Problem details — Your answer should consist only of the lines below from the one with "- swapping 0.53" through the one with "- SETUP_SLACK_MARGIN now 0.26, was 0.37", copied exactly.

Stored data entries
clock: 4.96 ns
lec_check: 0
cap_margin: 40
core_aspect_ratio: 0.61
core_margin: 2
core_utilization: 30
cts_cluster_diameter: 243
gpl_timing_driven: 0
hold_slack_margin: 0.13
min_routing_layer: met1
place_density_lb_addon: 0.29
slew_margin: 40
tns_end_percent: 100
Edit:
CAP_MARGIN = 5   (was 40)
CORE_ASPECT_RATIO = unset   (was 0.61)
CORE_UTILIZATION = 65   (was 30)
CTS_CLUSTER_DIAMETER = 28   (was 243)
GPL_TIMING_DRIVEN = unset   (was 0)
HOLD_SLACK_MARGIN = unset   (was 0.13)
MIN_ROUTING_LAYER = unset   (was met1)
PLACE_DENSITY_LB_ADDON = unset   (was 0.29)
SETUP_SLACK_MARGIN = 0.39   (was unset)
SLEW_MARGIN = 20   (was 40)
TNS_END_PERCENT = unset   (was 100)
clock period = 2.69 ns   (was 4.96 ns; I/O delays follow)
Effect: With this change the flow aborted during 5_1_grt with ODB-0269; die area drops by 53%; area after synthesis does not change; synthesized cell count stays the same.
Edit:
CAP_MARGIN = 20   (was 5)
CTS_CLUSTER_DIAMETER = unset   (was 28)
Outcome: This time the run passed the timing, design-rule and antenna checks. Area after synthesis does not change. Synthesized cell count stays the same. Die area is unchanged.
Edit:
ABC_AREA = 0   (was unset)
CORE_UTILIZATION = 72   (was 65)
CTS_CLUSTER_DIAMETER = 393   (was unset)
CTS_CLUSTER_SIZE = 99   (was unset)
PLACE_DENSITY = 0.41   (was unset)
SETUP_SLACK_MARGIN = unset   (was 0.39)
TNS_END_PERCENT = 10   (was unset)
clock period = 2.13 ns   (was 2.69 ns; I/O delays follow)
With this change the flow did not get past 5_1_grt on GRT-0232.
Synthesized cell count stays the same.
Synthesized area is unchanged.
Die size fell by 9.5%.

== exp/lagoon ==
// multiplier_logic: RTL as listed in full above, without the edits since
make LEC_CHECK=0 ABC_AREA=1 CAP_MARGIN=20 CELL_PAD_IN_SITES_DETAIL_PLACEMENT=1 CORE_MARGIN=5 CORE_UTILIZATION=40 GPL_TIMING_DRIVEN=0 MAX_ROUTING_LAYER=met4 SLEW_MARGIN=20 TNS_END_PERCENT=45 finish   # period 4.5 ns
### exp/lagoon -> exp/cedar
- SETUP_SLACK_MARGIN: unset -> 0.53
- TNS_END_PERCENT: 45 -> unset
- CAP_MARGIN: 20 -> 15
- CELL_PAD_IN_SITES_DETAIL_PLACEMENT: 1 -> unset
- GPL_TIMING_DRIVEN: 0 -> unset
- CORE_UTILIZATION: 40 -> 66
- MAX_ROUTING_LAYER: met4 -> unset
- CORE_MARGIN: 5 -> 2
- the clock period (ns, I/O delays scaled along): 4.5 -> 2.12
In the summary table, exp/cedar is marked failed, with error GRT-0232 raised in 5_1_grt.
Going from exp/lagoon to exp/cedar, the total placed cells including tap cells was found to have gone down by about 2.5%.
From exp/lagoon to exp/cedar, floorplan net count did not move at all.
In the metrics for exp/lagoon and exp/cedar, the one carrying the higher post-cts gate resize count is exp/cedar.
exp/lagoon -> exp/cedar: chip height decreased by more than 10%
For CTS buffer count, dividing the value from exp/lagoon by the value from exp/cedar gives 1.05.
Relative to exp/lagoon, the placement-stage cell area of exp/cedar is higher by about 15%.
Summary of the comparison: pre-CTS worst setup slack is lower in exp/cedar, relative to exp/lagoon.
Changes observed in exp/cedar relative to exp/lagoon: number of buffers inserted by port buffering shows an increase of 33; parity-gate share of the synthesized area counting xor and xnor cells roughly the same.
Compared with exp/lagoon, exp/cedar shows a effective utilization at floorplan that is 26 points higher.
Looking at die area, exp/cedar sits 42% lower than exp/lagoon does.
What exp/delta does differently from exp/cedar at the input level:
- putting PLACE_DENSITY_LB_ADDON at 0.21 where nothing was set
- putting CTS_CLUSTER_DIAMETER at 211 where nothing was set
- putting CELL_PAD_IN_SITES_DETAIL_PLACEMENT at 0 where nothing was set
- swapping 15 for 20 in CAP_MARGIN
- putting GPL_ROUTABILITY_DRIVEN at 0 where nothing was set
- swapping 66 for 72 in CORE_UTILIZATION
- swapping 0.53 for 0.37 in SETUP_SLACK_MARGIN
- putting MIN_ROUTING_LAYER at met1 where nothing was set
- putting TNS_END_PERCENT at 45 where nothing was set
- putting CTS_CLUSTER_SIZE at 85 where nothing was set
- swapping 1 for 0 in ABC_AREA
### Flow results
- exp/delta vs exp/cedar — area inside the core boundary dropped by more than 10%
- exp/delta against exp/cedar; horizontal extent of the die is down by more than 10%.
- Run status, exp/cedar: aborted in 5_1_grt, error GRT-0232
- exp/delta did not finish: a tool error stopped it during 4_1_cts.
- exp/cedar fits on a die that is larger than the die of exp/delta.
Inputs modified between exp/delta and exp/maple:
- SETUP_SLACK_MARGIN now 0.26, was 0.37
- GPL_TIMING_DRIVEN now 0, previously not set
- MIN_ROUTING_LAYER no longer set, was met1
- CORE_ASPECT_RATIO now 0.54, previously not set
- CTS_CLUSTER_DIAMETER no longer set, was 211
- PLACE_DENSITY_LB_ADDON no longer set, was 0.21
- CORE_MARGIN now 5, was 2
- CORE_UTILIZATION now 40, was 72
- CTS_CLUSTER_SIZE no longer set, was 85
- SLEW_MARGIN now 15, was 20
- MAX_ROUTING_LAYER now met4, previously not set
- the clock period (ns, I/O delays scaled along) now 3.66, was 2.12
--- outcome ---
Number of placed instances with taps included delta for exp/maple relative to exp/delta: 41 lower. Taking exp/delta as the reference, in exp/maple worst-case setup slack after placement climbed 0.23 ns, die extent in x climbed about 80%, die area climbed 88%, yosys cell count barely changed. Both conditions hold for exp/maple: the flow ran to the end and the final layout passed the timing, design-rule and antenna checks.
## the previous run
==> flow/design.v <==
module RandomNumberGenerator(clk, rst, load, key_x, seed_r, seed_g, seed_b, Rout, Gout, Bout, Key_ready);
    input wire clk;
    input wire rst;
    input wire load;                  
    input wire [15:0] key_x;          
    input wire [15:0] seed_r;         
    input wire [15:0] seed_g;
    input wire [15:0] seed_b;
    output reg [7:0] Rout;
    output reg [7:0] Gout;
    output reg [7:0] Bout;
    output reg Key_ready;
    wire Rout_bit;
    wire Gout_bit;
    wire Bout_bit;
    reg[15:0] Rlfsr;
    reg[15:0] Glfsr;
    reg[15:0] Blfsr;
    reg [2:0] bit_count;
    wire Rfeedback_lfsr;
    wire Gfeedback_lfsr;
    wire Bfeedback_lfsr;
    wire Rout_lfsr;
    wire Gout_lfsr;
    wire Bout_lfsr;
    reg signed [15:0] x; 
    reg signed [31:0] x_square; 
    reg signed [31:0] x_mult;  
    reg signed [15:0] x_next;
    wire out_chaotic;
    assign Rfeedback_lfsr = Rlfsr[15] ^ Rlfsr[13] ^ Rlfsr[12] ^ Rlfsr[10]; 
    assign Gfeedback_lfsr = Glfsr[15] ^ Glfsr[13] ^ Glfsr[12] ^ Glfsr[10]; 
    assign Bfeedback_lfsr = Blfsr[15] ^ Blfsr[13] ^ Blfsr[12] ^ Blfsr[10]; 
    assign Rout_lfsr = Rlfsr[15];
    assign Gout_lfsr = Glfsr[15];
    assign Bout_lfsr = Blfsr[15];
    assign out_chaotic = x_next[15];
    assign Rout_bit = Rout_lfsr ^ out_chaotic;
    assign Gout_bit = Gout_lfsr ^ out_chaotic;
    assign Bout_bit = Bout_lfsr ^ out_chaotic;
    always @(posedge clk or posedge rst) begin
        if (rst) begin
            Rlfsr <= 16'b0000000000000001;
            Glfsr <= 16'b0000000000000010;
            Blfsr <= 16'b0000000000000011;
            x <= 16'sh7EF0;                          
            Rout <= 8'b0;
            Gout <= 8'b0;
            Bout <= 8'b0;
            Key_ready <= 0;
            bit_count <=0;
            x_square <= 0;
            x_next <= 0;
            x_mult <= 0;
        end
        else if (load) begin
            Rlfsr <= seed_r;
            Glfsr <= seed_g;
            Blfsr <= seed_b;
            x <= key_x;
            Rout <= 8'b0;
            Gout <= 8'b0;
            Bout <= 8'b0;
            Key_ready <= 0;
            bit_count <=0;
            x_square <= 0;
            x_next <= 0;
            x_mult <= 0;
        end
        else begin
            Rlfsr <= {Rlfsr[14:0], Rfeedback_lfsr};
            Glfsr <= {Glfsr[14:0], Gfeedback_lfsr};
            Blfsr <= {Blfsr[14:0], Bfeedback_lfsr};
            Rout <= {Rout[6:0], Rout_bit};
            Gout <= {Gout[6:0], Gout_bit};
            Bout <= {Bout[6:0], Bout_bit};
            if (bit_count == 3'd7) begin
                Key_ready <= 1;   
                bit_count <= 0;
            end 
            else begin
                Key_ready <= 0;
                bit_count <= bit_count + 1;
            end
            x_square <= x * x;                        
            x_mult <= x_square <<< 1;                 
            x_next <= 16'sh7FFF - x_mult[30:15];      
            x <= x_next;
        end
    end
endmodule
module PE (input [31:0] x, input [31:0] w, input [31:0] acc, output reg [31:0] res, input clk, output reg [31:0] wout);
  reg [31:0] S1;
  wire [31:0] addout,multout;
  always @(posedge clk) begin
    res <= addout;
    wout <= w;
  end
mult32 m1(.clk(clk),.en(1'b1),.rst(1'b0),.a(x),.b(w),.z(multout),.output_ready());
adder32 a1(.clk(clk),.en(1'b1),.rst(1'b0),.a(multout),.b(acc),.z(addout),.output_ready());
endmodule
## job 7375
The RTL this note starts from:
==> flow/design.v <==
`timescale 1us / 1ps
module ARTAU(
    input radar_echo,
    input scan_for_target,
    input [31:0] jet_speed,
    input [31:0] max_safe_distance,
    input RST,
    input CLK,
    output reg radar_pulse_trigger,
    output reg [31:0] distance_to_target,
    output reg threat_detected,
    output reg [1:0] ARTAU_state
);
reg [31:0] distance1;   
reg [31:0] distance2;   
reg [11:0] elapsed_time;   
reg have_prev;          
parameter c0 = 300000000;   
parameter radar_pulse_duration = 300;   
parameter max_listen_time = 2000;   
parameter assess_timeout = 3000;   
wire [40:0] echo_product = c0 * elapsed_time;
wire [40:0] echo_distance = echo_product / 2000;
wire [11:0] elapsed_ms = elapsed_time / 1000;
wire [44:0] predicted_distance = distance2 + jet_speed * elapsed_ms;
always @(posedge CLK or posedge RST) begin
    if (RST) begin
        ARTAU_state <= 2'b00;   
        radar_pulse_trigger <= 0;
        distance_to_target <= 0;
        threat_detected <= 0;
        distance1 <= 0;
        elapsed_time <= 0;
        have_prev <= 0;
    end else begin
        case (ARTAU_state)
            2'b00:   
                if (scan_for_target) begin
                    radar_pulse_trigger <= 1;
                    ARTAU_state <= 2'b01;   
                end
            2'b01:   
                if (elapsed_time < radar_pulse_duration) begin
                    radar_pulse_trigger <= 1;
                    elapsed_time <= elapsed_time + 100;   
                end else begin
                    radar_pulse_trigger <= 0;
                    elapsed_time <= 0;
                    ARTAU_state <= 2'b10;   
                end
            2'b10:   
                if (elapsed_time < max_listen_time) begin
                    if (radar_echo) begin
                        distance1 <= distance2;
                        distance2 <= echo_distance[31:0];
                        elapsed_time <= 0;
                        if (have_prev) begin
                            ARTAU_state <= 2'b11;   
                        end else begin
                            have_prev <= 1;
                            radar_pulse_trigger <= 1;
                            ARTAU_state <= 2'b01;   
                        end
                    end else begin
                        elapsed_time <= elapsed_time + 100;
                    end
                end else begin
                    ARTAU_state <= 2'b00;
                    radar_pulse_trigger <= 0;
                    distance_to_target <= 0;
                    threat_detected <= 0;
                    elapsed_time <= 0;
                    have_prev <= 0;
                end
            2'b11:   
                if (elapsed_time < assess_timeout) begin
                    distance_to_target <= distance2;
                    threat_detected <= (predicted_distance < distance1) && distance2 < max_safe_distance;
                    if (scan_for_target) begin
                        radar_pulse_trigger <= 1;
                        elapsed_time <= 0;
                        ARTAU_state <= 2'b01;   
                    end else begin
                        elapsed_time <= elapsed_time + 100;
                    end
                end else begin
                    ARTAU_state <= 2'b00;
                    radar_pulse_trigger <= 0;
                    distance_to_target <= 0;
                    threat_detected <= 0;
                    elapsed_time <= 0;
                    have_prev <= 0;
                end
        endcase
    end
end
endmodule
run 1:
## microprocessor
module microprocessor #(parameter N = 8, ROM_addressBits = 6, RF_addressBits = 3) (
  input  logic                           clk             ,
  input  logic                           rst_n           ,
  input  logic [ 3+2*(RF_addressBits):0] ROM_data        ,
  input  logic [                  N-1:0] SRAM_data       ,
  output logic                           overflowPC      ,
  output logic                           ROM_readEnable  ,
  output logic                           SRAM_readEnable ,
  output logic                           SRAM_writeEnable,
  output logic [    ROM_addressBits-1:0] ROM_address     ,
  output logic [(2**RF_addressBits)-1:0] SRAM_address    ,
  output logic [                  N-1:0] SRAM_data_in
);
  logic RF_selectDestA, RF_selectDestB, RF_writeEnable;
  logic [1:0] RF_selectSource;
  logic [RF_addressBits-1:0] RF_writeAddress, RF_readAddressA, RF_readAddressB;
  logic [N-1:0] RF_AluRes, RF_Im, RF_destAluA, RF_destAluB;
  RF #(.N(N), .addressBits(RF_addressBits)) rf (
    clk,
    rst_n,
    RF_selectDestA,
    RF_selectDestB,
    RF_selectSource,
    RF_writeAddress,
    RF_writeEnable,
    RF_readAddressA,
    RF_readAddressB,
    RF_AluRes, SRAM_data, RF_Im,
    RF_destAluA, SRAM_data_in, RF_destAluB, SRAM_address);
  logic ALU_rst, ALU_en;
  logic [2:0] ALU_OP, ALU_ONZ;
  ALU #(N) alu (
    clk,
    rst_n,
    ALU_rst,
    ALU_en,
    ALU_OP,
    RF_destAluA,
    RF_destAluB,
    ALU_ONZ,
    RF_AluRes
  );
  FSM #(.N(N), .M(RF_addressBits), .P(ROM_addressBits)) fsm (
    clk,
    rst_n,
    overflowPC,
    RF_selectSource,
    RF_writeAddress,
    RF_writeEnable,
    RF_readAddressA,
    RF_readAddressB,
    RF_selectDestA,
    RF_selectDestB,
    RF_Im,
    ALU_OP,
    ALU_rst,
    ALU_ONZ,
    ALU_en,
    ROM_data,
  ...
Size in the first run: about 1,200 cells after synthesis, about 46 I/O pins.
make LEC_CHECK=0 ABC_AREA=1 CAP_MARGIN=20 CELL_PAD_IN_SITES_DETAIL_PLACEMENT=0 CORE_MARGIN=2 CORE_UTILIZATION=71 CTS_CLUSTER_DIAMETER=230 CTS_CLUSTER_SIZE=42 SETUP_SLACK_MARGIN=0.6 SLEW_MARGIN=20 finish   # period 5.86 ns
run.sh (not shown) runs the stock make flow with config.mk's settings and CLKGATE_MAP_FILE=.
Run 1: done, clean on timing, DRC and antenna
Changes in run 2 relative to run 1:
- ABC_AREA: 1 -> unset
- CORE_UTILIZATION: 71 -> 63
- SETUP_SLACK_MARGIN: 0.6 -> unset
- CTS_CLUSTER_DIAMETER: 230 -> unset
- CELL_PAD_IN_SITES_DETAIL_PLACEMENT: 0 -> unset
- CTS_CLUSTER_SIZE: 42 -> unset
- the clock period (ns, I/O delays scaled along): 5.86 -> 6.16
## What came out
The final layout from run 2, which completed every stage, passed the timing, DRC and antenna checks at the end of the flow. In the tables for run 2 and run 1, count of fill cells added during filler insertion reads lower with run 1. [compare] base=run 1 new=run 2: sum of net half-perimeters after detailed placement went up by 2600 um, relative area change from synthesis to final layout increased by 1.2 points relative to the old numbers. The part of the power in combinational logic in run 2 was lower than what run 1 gave. Total setup buffers inserted after CTS was higher in the run labelled run 1. Looking at routed wire length across both flows, run 2 is the weaker of the two, with run 1 ahead. Of run 2 and run 1, the higher instance count after placement with tap cells included belongs to run 1. Looking at relative contribution of the clock network to total power across run 2 and run 1, the one that comes out lower is run 1. NOTE: overall power after layout in run 2 falls short of that of run 1. Run 2 vs. run 1: smallest setup slack after layout shows a reduction of 340 ps; worst hold-check slack now larger. Run 1 reports its source of the critical timing path as ROM_data[4] while run 2 reports ROM_data[9]. A capture point of the critical path of SRAM_address[7] is what run 2 shows, while SRAM_data_in[3] belongs to run 1.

Response to the task —
- swapping 0.53 for 0.37 in SETUP_SLACK_MARGIN
- putting MIN_ROUTING_LAYER at met1 where nothing was set
- putting TNS_END_PERCENT at 45 where nothing was set
- putting CTS_CLUSTER_SIZE at 85 where nothing was set
- swapping 1 for 0 in ABC_AREA
### Flow results
- exp/delta vs exp/cedar — area inside the core boundary dropped by more than 10%
- exp/delta against exp/cedar; horizontal extent of the die is down by more than 10%.
- Run status, exp/cedar: aborted in 5_1_grt, error GRT-0232
- exp/delta did not finish: a tool error stopped it during 4_1_cts.
- exp/cedar fits on a die that is larger than the die of exp/delta.
Inputs modified between exp/delta and exp/maple:
- SETUP_SLACK_MARGIN now 0.26, was 0.37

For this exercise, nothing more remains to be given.